‘The Man In My Basement’ Movie Review: Hawkins and Dafoe Compel But Inert Two-Hander Under-Delivers 

Photo from Andscape

From Jeremy Kibler

Based on Walter Mosley’s acclaimed 2004 novel of the same name, The Man in My Basement should have been titled, “Man, Get Out of My Basement.” An intriguing setup initially gives way to a few genre conventions, but rather than just settling as an obsession tale (or a racially charged version of Apt Pupil), this adaptation has loftier ambitions to convey ideas of class, race, and shifts in power. All of that could be worthwhile as a conversation starter (and the strong performances certainly help). As a socially conscious statement, it’s ambitious, but as a film, it’s inert and unsatisfying without much of a rewarding payoff.

Corey Hawkins (In the Heights) plays Charles Blakey, a Black man in 1994, Sag Harbor, New York. Financially burdened since the death of his mother, he’s still living in his family home, which has been passed down for seven generations. With no job and no prospects, he tries selling off African heritage tchotchkes and tribal masks as merchandise to pay the property taxes and the bills. Finally, as the bank is about to foreclose on the house, Charles answers a knock at his door with an unbeatable offer by a stranger named Anniston Bennett (Willem Dafoe), who asks to rent out Charles’ basement for a few months. $1K a day for 65 days is life-changing but very suspicious (and the man is played by Dafoe with an unsettling smile, so we know his intentions can’t be pure), but despite all of the alarm bells, Charles gives in to the arrangement. One morning, Charles goes down to the basement to find Anniston has locked himself in a cage. What kind of twisted master-and-servant game did Anniston have in mind? Is this some sort of Faustian transaction?

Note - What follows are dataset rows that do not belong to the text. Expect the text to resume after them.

**src/rtl/fir_mac_pkg.sv**
```systemverilog
// Shared types and helpers for the time-multiplexed FIR MAC.
package fir_mac_pkg;

    typedef enum logic [1:0] {IDLE, LOAD, ACC, DONE} firState_e;

    // Result of the round/saturate step: the clipped value plus a clip flag.
    typedef struct packed {
        logic              sat;
        logic signed [63:0] val;
    } roundSat_t;

    // The accumulator is wide enough to sum MAX_TAPS full-scale products without wrapping.
    function automatic int accWidth(input int inW, input int coeffW, input int maxTaps);
        return inW + coeffW + $clog2(maxTaps);
    endfunction

    // Round half-up by adding half an LSB before the arithmetic shift, then clip to outW bits.
    function automatic roundSat_t roundSat(input logic signed [63:0] acc, input int shift,
                                           input int outW);
        logic signed [63:0] r;
        logic signed [63:0] hi;
        logic signed [63:0] lo;
        roundSat_t          res;
        r = acc;
        if (shift > 0) r = (acc + (64'sd1 <<< (shift - 1))) >>> shift;
        hi = (64'sd1 <<< (outW - 1)) - 64'sd1;
        lo = -(64'sd1 <<< (outW - 1));
        res.sat = (r > hi) || (r < lo);
        res.val = (r > hi) ? hi : ((r < lo) ? lo : r);
        return res;
    endfunction

endpackage

```
**src/rtl/fir_coeff_bank.sv**
```systemverilog
// Coefficient register file: RAM-style write, registered readback, combinational MAC tap read.
module fir_coeff_bank #(
    parameter int MAX_TAPS = 33,
    parameter int COEFF_W  = 16,
    parameter int ADDR_W   = 6
) (
    input  logic               iClk_12M,
    input  logic               iRsn,
    input  logic               iWrEn,
    input  logic               iRdEn,
    input  logic [ADDR_W-1:0]  iAddr,
    input  logic [COEFF_W-1:0] iWrDt,
    output logic [COEFF_W-1:0] oRdDt,
    input  logic [ADDR_W-1:0]  iMacIdx,
    output logic [COEFF_W-1:0] oMacCoeff
);

    localparam logic [ADDR_W-1:0] LastAddr = ADDR_W'(MAX_TAPS - 1);

    logic [MAX_TAPS-1:0][COEFF_W-1:0] coeff;
    logic                             addrOk;

    // Addresses past the bank are dropped on write and read back as zero.
    assign addrOk    = (iAddr <= LastAddr);
    assign oMacCoeff = (iMacIdx <= LastAddr) ? coeff[iMacIdx] : '0;

    // Bank storage and readback register; readback holds when no read is issued.
    always_ff @(posedge iClk_12M or negedge iRsn) begin
        if (!iRsn) begin
            coeff <= '0;
            oRdDt <= '0;
        end else begin
            if (iWrEn && addrOk) coeff[iAddr] <= iWrDt;
            if (iRdEn) oRdDt <= addrOk ? coeff[iAddr] : '0;
        end
    end

endmodule

```
**src/rtl/param_fir_mac.sv**
```systemverilog
// Reconfigurable FIR: delay line, control FSM and one MAC that walks the taps one per clock.
module param_fir_mac
    import fir_mac_pkg::*;
#(
    parameter int IN_W     = 3,
    parameter int COEFF_W  = 16,
    parameter int OUT_W    = 16,
    parameter int MAX_TAPS = 33,
    parameter int SHIFT    = 0,
    parameter int ADDR_W   = 6
) (
    input  logic                    iClk_12M,
    input  logic                    iRsn,
    input  logic                    iEnSample,
    input  logic                    iCoeffUpdate,
    input  logic                    iCsnCoeff,
    input  logic                    iWrnCoeff,
    input  logic [ADDR_W-1:0]       iAddrCoeff,
    input  logic [COEFF_W-1:0]      iWrDtCoeff,
    output logic [COEFF_W-1:0]      oRdDtCoeff,
    input  logic [ADDR_W-1:0]       iNumOfTaps,
    input  logic signed [IN_W-1:0]  iFirIn,
    output logic signed [OUT_W-1:0] oFirOut,
    output logic                    oValid,
    output logic                    oSat,
    output logic                    oBusy,
    output logic                    oOverrun
);

    localparam int                ACC_W = accWidth(IN_W, COEFF_W, MAX_TAPS);
    localparam int                PROD_W = IN_W + COEFF_W;
    localparam logic [ADDR_W-1:0] MaxN = ADDR_W'(MAX_TAPS);

    firState_e                     state, nextState;
    logic [MAX_TAPS-1:0][IN_W-1:0] xLine;
    logic [ADDR_W-1:0]             numTaps, idx, nLatch;
    logic signed [ACC_W-1:0]       acc;
    logic [COEFF_W-1:0]            macCoeff;
    logic signed [PROD_W-1:0]      prod;
    roundSat_t                     rs;
    logic                          unusedRsBits;
    logic                          startSample, shiftLine, wrEn, rdEn;

    // A sample only starts a computation from IDLE; in LOAD it just primes the delay line.
    assign startSample = (state == IDLE) && !iCoeffUpdate && iEnSample;
    assign shiftLine   = startSample || ((state == LOAD) && iEnSample);
    assign nLatch      = (iNumOfTaps == '0) ? ADDR_W'(1)
                       : ((iNumOfTaps > MaxN) ? MaxN : iNumOfTaps);
    assign prod        = PROD_W'($signed(xLine[idx])) * PROD_W'($signed(macCoeff));
    assign rs          = roundSat(64'(acc), SHIFT, OUT_W);
    assign unusedRsBits = ^rs.val[63:OUT_W];
    assign wrEn        = (state == LOAD) && !iCsnCoeff && !iWrnCoeff;
    assign rdEn        = !iCsnCoeff && iWrnCoeff;
    assign oBusy       = (state != IDLE);

    fir_coeff_bank #(
        .MAX_TAPS(MAX_TAPS),
        .COEFF_W (COEFF_W),
        .ADDR_W  (ADDR_W)
    ) uBank (
        .iClk_12M (iClk_12M),
        .iRsn     (iRsn),
        .iWrEn    (wrEn),
        .iRdEn    (rdEn),
        .iAddr    (iAddrCoeff),
        .iWrDt    (iWrDtCoeff),
        .oRdDt    (oRdDtCoeff),
        .iMacIdx  (idx),
        .oMacCoeff(macCoeff)
    );

    // State register.
    always_ff @(posedge iClk_12M or negedge iRsn) begin
        if (!iRsn) state <= IDLE;
        else       state <= nextState;
    end

    // Next state: load requests win over samples; a running computation always finishes.
    always_comb begin
        nextState = state;
        unique case (state)
            IDLE: begin
                if (iCoeffUpdate)   nextState = LOAD;
                else if (iEnSample) nextState = ACC;
            end
            LOAD:    if (!iCoeffUpdate) nextState = IDLE;
            ACC:     if (idx == numTaps - ADDR_W'(1)) nextState = DONE;
            DONE:    nextState = iCoeffUpdate ? LOAD : IDLE;
            default: nextState = IDLE;
        endcase
    end

    // Delay line, MAC accumulation, output register and strobes.
    always_ff @(posedge iClk_12M or negedge iRsn) begin
        if (!iRsn) begin
            xLine    <= '0;
            numTaps  <= '0;
            idx      <= '0;
            acc      <= '0;
            oFirOut  <= '0;
            oValid   <= 1'b0;
            oSat     <= 1'b0;
            oOverrun <= 1'b0;
        end else begin
            oValid   <= 1'b0;
            oOverrun <= iEnSample && ((state == ACC) || (state == DONE));
            if (shiftLine) xLine <= {xLine[MAX_TAPS-2:0], iFirIn};
            if (startSample) begin
                numTaps <= nLatch;
                acc     <= '0;
                idx     <= '0;
            end else if (state == ACC) begin
                acc <= acc + ACC_W'(prod);
                idx <= idx + ADDR_W'(1);
            end
            if (state == DONE) begin
                oFirOut <= rs.val[OUT_W-1:0];
                oSat    <= rs.sat;
                oValid  <= 1'b1;
            end
        end
    end

endmodule

```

Right there, The Man in My Basement has our attention. Co-writing the script with author Mosley, Nadia Latif makes her feature directorial debut from thematically provocative source material. There’s something insidious going on with Anniston Bennett, and a symbolic German Shepherd seems to have a tracker on Charles, but it takes an awfully long time for anything to take shape and fall into place. On a visceral level, Latif does stage some creepy bumps in the night, and the intellectually thorny back-and-forth between Charles and Anniston lends some food for thought. It’s crisply photographed (with use for several split diopter shots during simple conversations) and very well-acted, but this mysterious exercise in trauma storytelling becomes a long tease of withholding and under-delivering.

If a pair of performers could make an increasingly heated two-hander compelling to watch, it’s Corey Hawkins and Willem Dafoe. Playing Charles as a broken man who’s at his lowest point but gets in his own way, Hawkins is able to draw us in while having a slippery quality about him. Dafoe, of course, gets the showier part with his dependably off-kilter presence but still plays a full spectrum of emotions as the cipher who is Anniston Bennett (what a name). They’re giving their all to the material, especially Dafoe who acts in his own fecal matter at one point, but it’s somehow not enough.

The Man in My Basement flirts with slow-burn psychological horror and even the supernatural, but it really ends up feeling like a lecture waxing philosophical on control and white guilt. It keeps us guessing, until we get tired of guessing.

Rating: 2/5

The Man in My Basement hits select theaters on September 12, 2025, followed by a streaming Hulu release on September 26, 2025.